(Dataset entries)
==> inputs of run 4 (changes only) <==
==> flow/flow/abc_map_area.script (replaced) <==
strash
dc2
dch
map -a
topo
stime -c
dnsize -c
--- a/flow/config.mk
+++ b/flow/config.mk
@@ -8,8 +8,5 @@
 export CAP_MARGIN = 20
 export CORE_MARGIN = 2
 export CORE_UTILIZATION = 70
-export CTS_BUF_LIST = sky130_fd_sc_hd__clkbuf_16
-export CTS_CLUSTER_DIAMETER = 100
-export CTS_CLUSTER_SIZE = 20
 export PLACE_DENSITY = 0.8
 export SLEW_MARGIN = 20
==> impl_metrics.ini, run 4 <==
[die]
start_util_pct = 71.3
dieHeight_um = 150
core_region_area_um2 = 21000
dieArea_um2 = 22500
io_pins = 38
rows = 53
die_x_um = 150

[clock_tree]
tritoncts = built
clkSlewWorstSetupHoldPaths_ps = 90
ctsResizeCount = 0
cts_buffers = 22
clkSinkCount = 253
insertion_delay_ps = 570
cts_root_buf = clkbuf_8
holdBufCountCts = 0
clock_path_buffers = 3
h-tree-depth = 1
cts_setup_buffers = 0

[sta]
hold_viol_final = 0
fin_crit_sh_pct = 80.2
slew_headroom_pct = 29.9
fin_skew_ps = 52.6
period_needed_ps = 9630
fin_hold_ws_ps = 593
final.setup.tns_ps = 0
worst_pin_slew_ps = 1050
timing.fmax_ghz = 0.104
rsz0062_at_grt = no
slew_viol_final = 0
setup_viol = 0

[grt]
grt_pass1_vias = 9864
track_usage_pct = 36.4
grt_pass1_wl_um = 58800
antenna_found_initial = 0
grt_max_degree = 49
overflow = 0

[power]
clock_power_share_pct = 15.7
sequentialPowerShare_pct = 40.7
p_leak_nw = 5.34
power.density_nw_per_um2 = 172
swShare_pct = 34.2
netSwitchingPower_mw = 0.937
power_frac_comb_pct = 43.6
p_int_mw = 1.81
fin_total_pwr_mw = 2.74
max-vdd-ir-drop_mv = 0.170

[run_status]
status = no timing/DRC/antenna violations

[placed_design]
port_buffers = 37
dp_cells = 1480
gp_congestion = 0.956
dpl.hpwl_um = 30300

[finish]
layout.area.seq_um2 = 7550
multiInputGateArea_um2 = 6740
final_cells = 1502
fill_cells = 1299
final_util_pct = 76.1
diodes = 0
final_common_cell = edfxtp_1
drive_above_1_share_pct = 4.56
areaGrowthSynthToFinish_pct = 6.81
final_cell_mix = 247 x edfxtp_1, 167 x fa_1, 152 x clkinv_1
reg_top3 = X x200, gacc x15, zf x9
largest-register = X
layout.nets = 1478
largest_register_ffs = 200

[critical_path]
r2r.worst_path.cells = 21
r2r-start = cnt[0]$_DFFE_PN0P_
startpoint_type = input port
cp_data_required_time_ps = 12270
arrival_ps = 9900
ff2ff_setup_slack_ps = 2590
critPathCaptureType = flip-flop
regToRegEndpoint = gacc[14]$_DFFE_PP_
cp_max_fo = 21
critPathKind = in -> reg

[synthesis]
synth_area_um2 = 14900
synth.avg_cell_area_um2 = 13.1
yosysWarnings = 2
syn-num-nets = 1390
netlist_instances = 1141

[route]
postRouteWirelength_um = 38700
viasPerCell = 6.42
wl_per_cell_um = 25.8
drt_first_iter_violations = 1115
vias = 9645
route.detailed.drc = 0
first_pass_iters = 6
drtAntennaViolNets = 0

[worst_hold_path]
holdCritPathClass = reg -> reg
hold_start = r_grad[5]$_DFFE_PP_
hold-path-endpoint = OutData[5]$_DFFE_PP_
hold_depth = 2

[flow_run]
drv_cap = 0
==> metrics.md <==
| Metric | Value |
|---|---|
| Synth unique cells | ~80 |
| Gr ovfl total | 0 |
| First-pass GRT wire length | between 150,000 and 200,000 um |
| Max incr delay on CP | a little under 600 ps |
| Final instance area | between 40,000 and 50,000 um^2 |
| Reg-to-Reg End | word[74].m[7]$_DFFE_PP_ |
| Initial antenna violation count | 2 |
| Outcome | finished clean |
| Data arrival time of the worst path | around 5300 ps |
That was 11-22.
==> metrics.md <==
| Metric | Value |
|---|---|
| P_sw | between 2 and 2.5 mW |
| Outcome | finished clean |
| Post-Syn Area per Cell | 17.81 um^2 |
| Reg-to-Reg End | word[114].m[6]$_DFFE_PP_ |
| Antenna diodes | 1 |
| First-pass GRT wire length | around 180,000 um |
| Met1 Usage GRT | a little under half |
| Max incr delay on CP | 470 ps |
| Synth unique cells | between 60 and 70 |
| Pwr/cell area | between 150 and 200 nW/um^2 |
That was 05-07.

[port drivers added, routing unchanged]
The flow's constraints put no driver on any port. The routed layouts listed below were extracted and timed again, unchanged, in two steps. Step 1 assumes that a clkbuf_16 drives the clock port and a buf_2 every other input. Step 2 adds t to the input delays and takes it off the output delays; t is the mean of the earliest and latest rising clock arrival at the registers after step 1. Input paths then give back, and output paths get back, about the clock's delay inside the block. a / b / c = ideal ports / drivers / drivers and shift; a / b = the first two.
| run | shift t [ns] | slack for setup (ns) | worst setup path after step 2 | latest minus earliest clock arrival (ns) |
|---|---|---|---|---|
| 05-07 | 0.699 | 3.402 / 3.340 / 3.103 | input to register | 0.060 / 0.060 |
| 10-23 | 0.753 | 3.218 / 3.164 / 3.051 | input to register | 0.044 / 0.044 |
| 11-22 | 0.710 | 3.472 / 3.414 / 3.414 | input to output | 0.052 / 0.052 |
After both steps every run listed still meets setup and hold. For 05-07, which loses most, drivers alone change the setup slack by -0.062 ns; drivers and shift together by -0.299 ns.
This is an optimization exercise on Yosys and OpenROAD, whose aim is small area, not a production implementation. Only simulation tests tie the RTL to the original design; equivalence was not proved. Power and IR drop assume default switching activity.

Setup of run a:
==> flow/design.v <==
module aurora_rx_lane (
    input  wire        rst_n_i,
    input  wire        clk_rx_i,
    input  wire [1:0]  serdes_data_i,
    input  wire [1:0]  serdes_valid_i,
    input  wire        serdes_lock_i,
    input  wire        inv_rx_data,
    output wire [63:0] rx_data_o,
    output wire [1:0]  rx_header_o,
    output wire        rx_valid_o,
    output wire [7:0]  rx_stat_o
);
    reg  [16:0] sd0, sd1;
    reg         sd_par;
    reg  [5:0]  sd_cnt;
    reg         serdes_slip;
    wire em = (sd_cnt == 6'd31) || (sd_cnt == 6'd32);    
    wire two  = (serdes_valid_i == 2'b11);
    wire one  = (serdes_valid_i == 2'b01);
    wire en0  = two || (one && !sd_par);
    wire en1  = two || (one &&  sd_par);
    wire in0  = (two && sd_par)  ? serdes_data_i[1] : serdes_data_i[0];
    wire in1  = (two && !sd_par) ? serdes_data_i[1] : serdes_data_i[0];
    always @(posedge clk_rx_i) begin
        if (en0) sd0 <= {sd0[15:0], in0};
        if (en1) sd1 <= {sd1[15:0], in1};
    end
    always @(posedge clk_rx_i or negedge rst_n_i) begin
        if (!rst_n_i) begin
            sd_cnt <= 6'd0;
            sd_par <= 1'b0;
        end else begin
            if (one)
                sd_par <= ~sd_par;
            if (one)
                sd_cnt <= sd_cnt + 6'd1;
            else if (two)
                sd_cnt <= sd_cnt + 6'd2;
            if (sd_cnt == 6'd31)
                sd_cnt <= two ? 6'd1 : 6'd0;
            else if (sd_cnt == 6'd32)
                sd_cnt <= two ? 6'd2 : 6'd1;
            if (serdes_slip)
                sd_cnt <= sd_cnt;
        end
    end
    reg  [16:0] wr0, wr1;
    reg         wa_is1;
    reg         woff;
    reg         winv;
    reg         act;      
    reg  [4:0]  q;        
    wire first = act && (q[3:0] == 4'd15);     
    wire evw   = act && (q == 5'd31);          
    always @(posedge clk_rx_i) begin
        if (em) begin
            wr0    <= sd0;
            wr1    <= sd1;
            wa_is1 <= ~sd_par ^ (sd_cnt == 6'd32);
            woff   <= (sd_cnt == 6'd32);
        end else begin
            wr0 <= {wr0[15:0], 1'b0};
            wr1 <= {wr1[15:0], 1'b0};
        end
        if (first)
            winv <= inv_rx_data;
    end
    always @(posedge clk_rx_i or negedge rst_n_i) begin
        if (!rst_n_i) begin
            act <= 1'b0;
            q   <= 5'd15;
        end else begin
            if (act) begin
                q <= q + 5'd1;
                if (q[3:0] == 4'd14)
                    act <= 1'b0;
            end
            if (em)
                act <= 1'b1;
        end
    end
    wire wb_top0 = woff ? wr0[16] : wr0[15];
    wire wb_top1 = woff ? wr1[16] : wr1[15];
    wire [1:0] wpair = wa_is1 ? {wb_top0, wr1[15]} : {wb_top1, wr0[15]};
    wire       pinv = first ? inv_rx_data : winv;
    wire [1:0] pair = wpair ^ {pinv, pinv};
    reg [129:0] sw;
    always @(posedge clk_rx_i) begin
        if (act)
            sw[129:30] <= sw[127:28];
    end
    always @(posedge clk_rx_i or negedge rst_n_i) begin
        if (!rst_n_i)
            sw[29:28] <= 2'b00;
        else if (act)
            sw[29:28] <= sw[27:26];
    end
    always @(posedge clk_rx_i) begin
        if (act)
            sw[27:0] <= {sw[25:0], pair};
    end
    reg  [5:0] gcnt;
    reg        g_valid;
    reg        gearbox_slip;
    always @(posedge clk_rx_i or negedge rst_n_i) begin
        if (!rst_n_i) begin
            gcnt    <= 6'd0;
            g_valid <= 1'b0;
        end else begin
            g_valid <= 1'b0;
            if (evw) begin
                if (gearbox_slip) begin
                    g_valid <= 1'b1;
                end else if (gcnt == 6'd32) begin
                    gcnt    <= 6'd0;
                end else begin
                    gcnt    <= gcnt + 6'd1;
                    g_valid <= 1'b1;
                end
            end
        end
    end
    reg  [1:0] hdr;
    reg        h1, h2, h3;
    wire       hcap = act && (q == gcnt[4:0]);
    always @(posedge clk_rx_i or negedge rst_n_i) begin
        if (!rst_n_i)
            hdr <= 2'b00;
        else if (hcap)
            hdr <= sw[65:64];
    end
    always @(posedge clk_rx_i) begin
        if (act) begin
            h1 <= hcap;
            h2 <= h1;
            h3 <= h2;
        end
    end
    wire ld = act && h3;
    reg  [65:0] outr;
    integer i;
    always @(posedge clk_rx_i) begin
        if (ld) begin
            outr[65:64] <= sw[71:70];
            for (i = 0; i < 64; i = i + 1)
                outr[63-i] <= sw[69-i] ^ sw[(i >= 39) ? (108-i) : (110-i)]
                                      ^ sw[(i >= 58) ? (127-i) : (129-i)];
        end
    end
    reg  [5:0] sync_cnt;
    reg        slip_cnt;
    reg  [4:0] valid_cnt;
    reg        dlv_prev;
    reg        vflag;
    reg  [1:0] stat;
    wire sync32 = (sync_cnt == 6'd32);
    always @(posedge clk_rx_i or negedge rst_n_i) begin
        if (!rst_n_i) begin
            sync_cnt     <= 6'd0;
            slip_cnt     <= 1'b0;
            serdes_slip  <= 1'b0;
            valid_cnt    <= 5'd0;
            gearbox_slip <= 1'b0;
            dlv_prev     <= 1'b0;
            vflag        <= 1'b0;
            stat         <= 2'b00;
        end else begin
            serdes_slip <= 1'b0;
            if (q == 5'd3)
                vflag <= 1'b0;
            if (g_valid) begin
                gearbox_slip <= 1'b0;
                dlv_prev     <= sync32;
                vflag        <= sync32 & dlv_prev;
                if (valid_cnt != 5'd16)
                    valid_cnt <= valid_cnt + 5'd1;
                if (hdr[1] ^ hdr[0]) begin
                    if (!sync32)
                        sync_cnt <= sync_cnt + 6'd1;
                end else if (valid_cnt == 5'd16) begin
                    sync_cnt <= 6'd0;
                    if (slip_cnt) begin
                        gearbox_slip <= 1'b1;
                        slip_cnt     <= 1'b0;
                    end else begin
                        serdes_slip <= 1'b1;
                        slip_cnt    <= 1'b1;
                    end
                    valid_cnt <= 5'd0;
                end
            end
            stat <= {sync32, serdes_lock_i};
        end
    end
    assign rx_data_o   = outr[63:0];
    assign rx_header_o = outr[65:64];
    assign rx_valid_o  = vflag & (q == 5'd3);
    assign rx_stat_o   = {6'd0, stat};
endmodule
Settings: LEC_CHECK=0, CAP_MARGIN=20, CORE_MARGIN=2, CORE_UTILIZATION=65, SLEW_MARGIN=20; clock period 5.0 ns.
standard.sh (not shown) runs the stock make flow with config.mk's settings and CLKGATE_MAP_FILE= SYNTH_SCRIPT=/design/flow/synth_recipe.tcl, a recipe that flattens the netlist after the stock synthesis.
==> flow/flow/run.sh <==
#!/bin/bash
# Own flow: the standard layout (standard.sh), with two changes made through
# ORFS's own variables: the port buffers are sky130_fd_sc_hd__buf_1, and the
# clock tree uses smaller clock buffers with larger sink clusters and no dummy
# loads. Each ORFS step logs to orfs/logs/; make's output goes to flow_make.log.
set -euo pipefail
export BUFFER_PORTS_ARGS="-buffer_cell sky130_fd_sc_hd__buf_1"
export CTS_ARGS="-sink_clustering_enable -repair_clock_nets -buf_list sky130_fd_sc_hd__clkbuf_8 -sink_clustering_size ${CTS_SIZE:-20} -sink_clustering_max_diameter ${CTS_DIAM:-60} -dont_use_dummy_load"
bash standard.sh > flow_make.log 2>&1
Relative to run a, the following input files were edited for run b:
diff --git a/flow/design.v b/flow/design.v
--- a/flow/design.v
+++ b/flow/design.v
@@ -85,8 +85,8 @@
     wire       pinv = first ? inv_rx_data : winv;
     wire [1:0] pair = wpair ^ {pinv, pinv};
-    reg [129:0] sw;
+    reg [65:0] sw;
     always @(posedge clk_rx_i) begin
         if (act)
-            sw[129:30] <= sw[127:28];
+            sw[65:30] <= sw[63:28];
     end
     always @(posedge clk_rx_i or negedge rst_n_i) begin
@@ -122,5 +122,4 @@
     end
     reg  [1:0] hdr;
-    reg        h1, h2, h3;
     wire       hcap = act && (q == gcnt[4:0]);
     always @(posedge clk_rx_i or negedge rst_n_i) begin
@@ -130,21 +129,21 @@
             hdr <= sw[65:64];
     end
+    reg  [5:0] bc;
     always @(posedge clk_rx_i) begin
-        if (act) begin
-            h1 <= hcap;
-            h2 <= h1;
-            h3 <= h2;
-        end
+        if (act)
+            bc <= (hcap && !gcnt[5]) ? 6'd31 : (bc == 6'd32) ? 6'd0 : bc + 6'd1;
     end
-    wire ld = act && h3;
+    wire d0 = sw[5] ^ ((bc <= 6'd20) ? sw[46] : sw[44]) ^ ((bc <= 6'd29) ? sw[65] : sw[63]);
+    wire d1 = sw[4] ^ ((bc <= 6'd19) ? sw[45] : sw[43]) ^ ((bc <= 6'd29) ? sw[64] : sw[62]);
+    reg [65:0] ds;
+    always @(posedge clk_rx_i) begin
+        if (act)
+            ds <= {ds[63:0], (bc == 6'd0) ? sw[5:4] : {d0, d1}};
+    end
+    wire ld = act && (bc == 6'd0);
     reg  [65:0] outr;
-    integer i;
     always @(posedge clk_rx_i) begin
-        if (ld) begin
-            outr[65:64] <= sw[71:70];
-            for (i = 0; i < 64; i = i + 1)
-                outr[63-i] <= sw[69-i] ^ sw[(i >= 39) ? (108-i) : (110-i)]
-                                      ^ sw[(i >= 58) ? (127-i) : (129-i)];
-        end
+        if (ld)
+            outr <= ds;
     end
     reg  [5:0] sync_cnt;
--- outcome ---
- Comparing run a and run b, length of routed wiring on met1 is lower on run b.
- On run b: fraction of standard cell area in multi-input logic is 5.7 points lower than what run a gave.
- Summary — sequential cell fraction of total power, run b relative to run a: higher, by 6.2 points.
- Taking run b over run a, the number of multi-input combinational cells ratio works out to 0.938.
- Of the two values seen for critical path launch point, act was produced by run a and sd_cnt[0] by run b.
- For run a, the critical-path cell with the highest stage delay was dfrtp_4, unlike run b, where it was nor2b_4.
- Run b against run a: first-pass GRT wire length went down; sequential share of the synthesized area picked up an extra 5.4 points; starting density of the core now sits lower.

-- separate check: timing with driven ports --
Ports are ideal in the flow. The routed layouts listed here were re-timed in OpenROAD. Step 1, drivers: a clkbuf_16 drives clk_rx_i and a buf_2 each remaining input, both assumed. Step 2, shift: input delay + t, output delay - t, t = (earliest + latest rising clock arrival at the registers) / 2. This alone moves slack from input paths to output paths. Slacks: ideal ports / drivers / drivers and shift; pairs: ideal ports / drivers.
run | shift t [ns] | setup slack, ns | slew at the worst register clock pin (ns) | cell pins on the clock port's net
run a | 0.548 | 2.188 / 2.188 / 2.188 | 0.12 / 0.12 | 1
run b | 0.539 | 2.020 / 2.020 / 2.020 | 0.12 / 0.12 | 1
After both steps setup and hold are still met in every run listed.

Problem details = The string "little" marks the lines to copy; report each of them from the data above.

Answer =
| Max incr delay on CP | a little under 600 ps |
| Met1 Usage GRT | a little under half |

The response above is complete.